Nacional
Atualizado em: 27/04/2011 - 10:46 am

Foto: Agência Brasil

Dos 20 maiores aeroportos brasileiros, 14 funcionaram acima do limite em 2010, e mesmo se as obras planejadas pela Infraero visando a Copa do Mundo de 2014 e a Olimpíada de 2016 forem concluídas, não atenderão o aumento previsto no volume de passageiros em 13 aeroportos, que continuarão defasados. Entre os anos de 2003 e 2010, esse movimento saltou de 71 milhões de passageiros por ano para 154 milhões, um crescimento de 117% em oito anos.

Esse é o resultado de um estudo apresentado nesta terça-feira (26) em audiência pública da Comissão de Serviços de Infraestrutura (CI). A Nota Técnica, intitulada “Aeroportos no Brasil: investimentos recentes, perspectivas e preocupações”, foi elaborada pelos técnicos do Instituto de Pesquisa Econômica Aplicada (Ipea) Carlos Álvares da Silva Campos Neto e Frederico Hartmann de Souza.

Campos Neto disse que não é preciso esperar 2014 para que os problemas dos aeroportos apareçam.

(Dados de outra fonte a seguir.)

**config.mk**
```make
export PLATFORM = sky130hd
export DESIGN_NAME = box_render_flat
export DESIGN_NICKNAME = d
export VERILOG_FILES = /design/src/rtl/box_render_if.sv /design/src/rtl/box_render.sv /design/src/flat_wrapper.sv
export SDC_FILE = /design/constraint.sdc
export NUM_CORES = 1
export LEC_CHECK = 0
export ABC_AREA = 1
export CAP_MARGIN = 30
export CORE_UTILIZATION = 60
export DETAILED_ROUTE_END_ITERATION = 10
export DONT_BUFFER_PORTS = 1
export PLACE_DENSITY_LB_ADDON = 0.12
export SYNTH_ARGS = -nofsm -noshare
export SYNTH_HDL_FRONTEND = slang
export SYNTH_SLANG_ARGS = --single-unit
export TNS_END_PERCENT = 10
```
**constraint.sdc**
```tcl
create_clock -name CLOCK -period 3.3 [get_ports CLOCK]
set_input_delay 0 -clock CLOCK [delete_from_list [all_inputs] [get_ports CLOCK]]
set_output_delay 0 -clock CLOCK [all_outputs]
set_load 0.1 [all_outputs]
```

As deficiências já seriam perceptíveis hoje. Ele observou que, após a queda do avião da GOL, não houve um esforço significativo para saná-las. O técnico do Ipea assinalou que, de acordo com dados da própria Infraero, os investimentos programados são insuficientes e devem ter o mesmo percentual de aplicação dos anos anteriores.

“O plano de investimentos da Infraero não vislumbra uma projeção adequada para o aumento da demanda”, afirmou.

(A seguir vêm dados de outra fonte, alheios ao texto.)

**src/rtl/quad_pkg.sv**
```systemverilog
// Shared phase encoding, step classification and default parameters
// for the quadrature decoder.
package quad_pkg;

  localparam logic [1:0] P0 = 2'b00;
  localparam logic [1:0] P1 = 2'b01;
  localparam logic [1:0] P3 = 2'b11;
  localparam logic [1:0] P2 = 2'b10;

  localparam int DEF_SYNC_STAGES = 2;
  localparam int DEF_FILT_CYCLES = 4;

  typedef enum logic [1:0] {
    DIR_NONE    = 2'd0,
    DIR_FWD     = 2'd1,
    DIR_REV     = 2'd2,
    DIR_ILLEGAL = 2'd3
  } dir_e;

  // Forward order is P0 -> P1 -> P3 -> P2 -> P0.
  function automatic logic [1:0] fwd_next(input logic [1:0] ph);
    logic [1:0] nxt;
    case (ph)
      P0:      nxt = P1;
      P1:      nxt = P3;
      P3:      nxt = P2;
      default: nxt = P0;
    endcase
    return nxt;
  endfunction

  function automatic dir_e step_dir(input logic [1:0] old_ph, input logic [1:0] new_ph);
    dir_e d;
    if (old_ph == new_ph)                d = DIR_NONE;
    else if (new_ph == fwd_next(old_ph)) d = DIR_FWD;
    else if (old_ph == fwd_next(new_ph)) d = DIR_REV;
    else                                 d = DIR_ILLEGAL;
    return d;
  endfunction

endpackage

```
**src/rtl/glitch_filter.sv**
```systemverilog
// One encoder channel: multi-stage synchroniser followed by a stability
// filter that accepts a new level only after FILT_CYCLES consecutive samples.
module glitch_filter
  import quad_pkg::*;
#(
  parameter int SYNC_STAGES = DEF_SYNC_STAGES,
  parameter int FILT_CYCLES = DEF_FILT_CYCLES
) (
  input  logic clk,
  input  logic reset_n,
  input  logic raw_i,
  output logic level_o
);

  localparam int CNT_W = $clog2(FILT_CYCLES + 1);

  logic [SYNC_STAGES-1:0] sync_q;
  logic [CNT_W-1:0]       cnt_q, cnt_d;
  logic                   level_q, level_d;
  logic                   synced;

  assign synced  = sync_q[SYNC_STAGES-1];
  assign level_o = level_q;

  // The count hitting FILT_CYCLES-1 plus this differing sample makes FILT_CYCLES.
  always_comb begin
    cnt_d   = cnt_q;
    level_d = level_q;
    if (synced == level_q) begin
      cnt_d = '0;
    end else if (cnt_q == CNT_W'(FILT_CYCLES - 1)) begin
      level_d = synced;
      cnt_d   = '0;
    end else begin
      cnt_d = cnt_q + CNT_W'(1);
    end
  end

  always_ff @(posedge clk or negedge reset_n) begin
    if (!reset_n) begin
      sync_q  <= '0;
      cnt_q   <= '0;
      level_q <= 1'b0;
    end else begin
      sync_q  <= {sync_q[SYNC_STAGES-2:0], raw_i};
      cnt_q   <= cnt_d;
      level_q <= level_d;
    end
  end

endmodule

```
**src/rtl/quad_decoder.sv**
```systemverilog
// Quadrature encoder front end: filters A/B, tracks the Gray-code phase and
// emits registered inc/dec step pulses plus a sticky illegal-step flag.
module quad_decoder
  import quad_pkg::*;
#(
  parameter int SYNC_STAGES = DEF_SYNC_STAGES,
  parameter int FILT_CYCLES = DEF_FILT_CYCLES
) (
  input  logic       clk,
  input  logic       reset_n,
  input  logic       enc_a,
  input  logic       enc_b,
  input  logic       en,
  input  logic       err_clr,
  output logic       inc,
  output logic       dec,
  output logic       err,
  output logic [1:0] phase
);

  logic       a_lvl, b_lvl;
  logic [1:0] acc;
  dir_e       dir;

  logic [1:0] phase_q, phase_d;
  logic       primed_q, primed_d;
  logic       inc_q, inc_d;
  logic       dec_q, dec_d;
  logic       err_q, err_d;

  glitch_filter #(.SYNC_STAGES(SYNC_STAGES), .FILT_CYCLES(FILT_CYCLES)) u_filt_a (
    .clk     (clk),
    .reset_n (reset_n),
    .raw_i   (enc_a),
    .level_o (a_lvl)
  );

  glitch_filter #(.SYNC_STAGES(SYNC_STAGES), .FILT_CYCLES(FILT_CYCLES)) u_filt_b (
    .clk     (clk),
    .reset_n (reset_n),
    .raw_i   (enc_b),
    .level_o (b_lvl)
  );

  assign acc = {a_lvl, b_lvl};
  assign dir = step_dir(phase_q, acc);

  // The first accepted change after reset only primes the tracker.
  always_comb begin
    phase_d  = phase_q;
    primed_d = primed_q;
    inc_d    = 1'b0;
    dec_d    = 1'b0;
    err_d    = err_q & ~err_clr;
    if (acc != phase_q) begin
      phase_d  = acc;
      primed_d = 1'b1;
      if (primed_q && en) begin
        inc_d = (dir == DIR_FWD);
        dec_d = (dir == DIR_REV);
        if (dir == DIR_ILLEGAL) err_d = 1'b1;
      end
    end
  end

  always_ff @(posedge clk or negedge reset_n) begin
    if (!reset_n) begin
      phase_q  <= P0;
      primed_q <= 1'b0;
      inc_q    <= 1'b0;
      dec_q    <= 1'b0;
      err_q    <= 1'b0;
    end else begin
      phase_q  <= phase_d;
      primed_q <= primed_d;
      inc_q    <= inc_d;
      dec_q    <= dec_d;
      err_q    <= err_d;
    end
  end

  assign inc   = inc_q;
  assign dec   = dec_q;
  assign err   = err_q;
  assign phase = phase_q;

endmodule

```
**config.mk**
```make
export PLATFORM = sky130hd
export DESIGN_NAME = quad_decoder
export DESIGN_NICKNAME = d
export VERILOG_FILES = /design/src/rtl/quad_pkg.sv /design/src/rtl/glitch_filter.sv /design/src/rtl/quad_decoder.sv
export SDC_FILE = /design/constraint.sdc
export NUM_CORES = 1
export LEC_CHECK = 0
export ABC_AREA = 1
export BUFFER_PORTS_ARGS = -buffer_cell sky130_fd_sc_hd__buf_2
export CORE_MARGIN = 2
export CORE_UTILIZATION = 56
export DETAILED_ROUTE_END_ITERATION = 10
export HOLD_SLACK_MARGIN = 0.02
export PLACE_DENSITY = 0.78
export SLEW_MARGIN = 10
export SYNTH_ARGS = -nofsm -noshare
export SYNTH_HDL_FRONTEND = slang
export SYNTH_SLANG_ARGS = --single-unit
```
**constraint.sdc**
```tcl
create_clock -name clk -period 2.9 [get_ports clk]
set_input_delay 0.29 -clock clk [delete_from_list [all_inputs] [get_ports clk]]
set_output_delay 0.29 -clock clk [all_outputs]
set_load 0.005 [all_outputs]
```
==> summary.md <==
Total standard cell area after synthesis: 741 µm². Summing all multi-input logic gate instances after layout gives 223 µm². The share of the Yosys chip area taken by registers is 60.8%. The tools report the count of fill cells added during filler insertion as 99. The tools report the number of global-route vias before repair as 404. The first global-routing pass estimated 1610 µm of wire. The tools report the cell area reported after detailed placement as 795 µm². The logs give 4 for the first-pass iteration count of the detailed router and 763 µW for the total power after layout. The post-route fraction of the period consumed by the critical path is 39.5%.

The net count of the mapped netlist came out at 90. The largest total area in the synthesized netlist belongs to dfrtp_1. The initial core utilization is 58.4%, and the share of synthesized flip-flops with an asynchronous set or reset is 100%. The commonest register cell after synthesis is dfrtp_1. After synthesis, the largest family of logic cells by area is simple AND/OR/NAND/NOR gates. For the initial antenna violation count, the log shows 0. The number of flops mapped to enable cells by yosys was 0; the final-report hold violation count was 0. Power density over the cells: 907 nW/µm².

The peak per-stage delay on the critical path works out to 0.43 ns. The run gives 1 as the level count of the clock H-tree. After clock tree synthesis, the clock-pin slew on the worst setup and hold paths is 0.10 ns. After Yosys synthesis, full adders, half adders and majority gates account for 3.38% of the synthesized area. In the global route stage, overall resource usage came out at 15.9%. The number of port buffers works out to 10.

In this run, CTS created clock tree buffers numbering 3. The mean number of vias per cell works out to 4.54. Worst hold path class: input port to flip-flop.

Largest delay contributor family on the critical path: flip-flops. The share of the synthesized area in the top cell type was 60.8%; the synthesized-area fraction occupied by and/or/nand/nor cells was 23.0%. The total buffers and inverters traversed by the critical path is 1. Traced cell by cell, the critical path runs through buf_2. Data on the critical path arrives at its endpoint at 0.86 ns.

The largest individual stage delay along the critical path comes from the cell dfrtp_1. In the final layout, the share of cells above drive strength 1 is 21.3%. In the routed design, unresolved DRC markers number 0. The finished layout cell area was 841 µm². By area the synthesized netlist is led by dfrtp_1, nand2_1, inv_1. The critical path in this run is classified as flip-flop to primary output. The die covers 1630 µm².

At the pin with the least slew margin, the transition time is 0.381 ns. The sequential cells in the finished layout cover a total of 450 µm². The flop and latch count out of synthesis was 18; the worst setup skew after layout was 0.000731 ns.

The repair_antennas step left the layout with diodes totalling 0. The synthesized netlist devotes 1.35% of its cell area to compound gates. The core outline area is 1270 µm², and the post-synthesis mux area share is 0%.

The flow ran to the end, and the final reports show no timing, DRC or antenna violations. Yosys mapped the design onto 14 distinct sky130hd cell types. The average wire per standard cell is 9.07 µm, and the xor/xnor share of the synthesized area is 2.36%. Maximum number of pins on one net before global-route repair: 19. Max-cap violations in this run came to 0.

The HPWL reported at the end of detailed placement is 766 µm, and the total global routing overflow is 0. The worst pin sits at a relative slew slack of 74.6%. Across the VDD grid, the largest voltage drop is 0.431 mV. The number of max-slew violations in the final report was 0; the maximum fanout along the worst path was 5.

The layout overhead on the synthesized area came out at 13.5%. TritonCTS built the clock tree. Setup repair after global routing left no endpoint under its margin. Internal reg-to-reg setup slack: 1.88 ns. Cell count after synthesis: 82.

The maximum clock path buffer count is 2, and the timing-limited maximum frequency is 0.873 GHz. For this block, the via count after detailed routing is 495. The logs give 11 for the top-level port count and 4 for the iteration-0 DRC count of the detailed router.

The mean cell area of the mapped netlist was 9.03 µm²; the clock insertion delay at the later pin of the skew report was 0.28 ns. At the end of the flow the core is filled with cells to 66.3%. Wires add up to 989 µm. The worst setup path is launched from a flip-flop. The total leakage power was 0.000478 µW. For this design, the sink count on the clock tree is 18.

After synthesis, the most frequently instantiated cells are nand2_1, dfrtp_1, inv_1. The net count of the finished layout is 103. The tools report the required time of the critical path as 2.61 ns. For the number of routed nets with antenna violations, the log shows 0. The number of setup buffers added after CTS is 0. The clock period minus worst slack works out to 1.15 ns. The tree is rooted in a clkbuf_4. Setup total negative slack on the finished layout was measured at 0 ns. STA classifies the critical path endpoint as a primary output. The floorplan has 13 rows. The overall die width was 40.4 µm; the vertical extent of the die was 40.4 µm. Most common cell in the synthesized netlist: nand2_1. The congestion estimate from routability-driven global placement came to 0.670.

The run gives 0 as the total of warnings raised by yosys. The run gives 0 as the count of final setup violators.
[state kept, by name, summed over array words and instances, names as in the netlist]
| register | flops |
|---|---|
| u_filt_a.level_o | 1 |
| dec | 1 |
| primed_q | 1 |
| phase | 2 |
| u_filt_b.sync_q | 2 |
| u_filt_a.cnt_q | 3 |
| inc | 1 |
| u_filt_b.cnt_q | 3 |
| u_filt_b.level_o | 1 |
| err | 1 |
| u_filt_a.sync_q | 2 |
[layout by cell type, fill, tap and decap left out, types with 2 or more instances in the layout]
cell type  count
buf_2         10
clkbuf_4       3
dfrtp_1       18
ha_1           2
inv_1         12
inv_2          2
nand2_1       26
nand2_2        3
nor2_1         8
o21ai_1        2
or2_1          2
xnor2_1        2
[power by group]
group | total [µW] | switching [µW] | leakage, µW | internal [µW]
Combinational | 245 | 138 | 0.000231 | 107
Sequential | 368 | 52.4 | 0.000226 | 316
Clock | 149 | 73.1 | 0.0000210 | 76.4
[cells by family after synthesis]
kind of cell,after synthesis
AOI/OAI and AO/OA,2
xor gates and xnor gates,2
adders and majority gates,2
buffers and inverters,17
DFF,18
and+or+nand+nor,41
[area by class of cell]
cell class              instances  area share (%)
multi-input cells              47            26.5
flip-flops and latches         18            53.6
inverters                      14            6.25
well taps                      15            2.23
clock buffers                   4            4.32
repair buffers                 11            7.14
[path summary, 6_finish.rpt]
check / from / endpoint / cells past startpoint
setup / recovery: phase[1]$_DFFE_PN0P_ / phase[1] / 1
hold / removal: enc_a / u_filt_a.sync_q[0]$_DFF_PN0_ / 1
setup reg to reg: u_filt_b.cnt_q[0]$_DFF_PN0_ / u_filt_b.level_o$_DFFE_PN0P_ / 5
hold reg to reg: u_filt_a.sync_q[0]$_DFF_PN0_ / u_filt_a.sync_q[1]$_DFF_PN0_ / 0
max in group asynchronous: reset_n / u_filt_a.sync_q[1]$_DFF_PN0_ / 2
min in group asynchronous: reset_n / dec$_DFF_PN0_ / 2
[per-stage QoR]
stage	hold slack, ns	std cells	worst slack [ns]
finish	0.103	109	1.75
global route	0.0831	109	1.72
CTS	0.0936	109	1.75
detailed placement	0.233	104	1.88
global placement	0.234	104	1.91
floorplan	-0.00559	82	1.94
[layer usage]
metal	wire, µm	GRT usage [%]	part of all wire (%)
met1	452	19.1	46
met2	475	24.6	48
met3	47	3.33	4.8
met4	14	12.5	1.4
met5	0	0	0
[timing repair]
action	CTS	global route
hold endpoints to repair	18	0
gates resized for setup	0	0
hold buffers	1	0
Note: power is estimated with default switching activity, not from simulation.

Com informações da Agência Senado

Comento
O problema maior para alguns gestores é que, neste caso, discursos inflamados, promessas mirabolantes e sequer um possível lançamento de um PAC dos aeroportos, resolveria a situação.

A FIFA estipula metas e quer resultados, obras concluídas. Simples assim.

Pior é que pelo ritmo das obras e ações efetivas, nem mesmo o festival de dispensas de licitações, que está prestes a começar, vai ajudar a reverter a defasagem dos aeroportos brasileiros.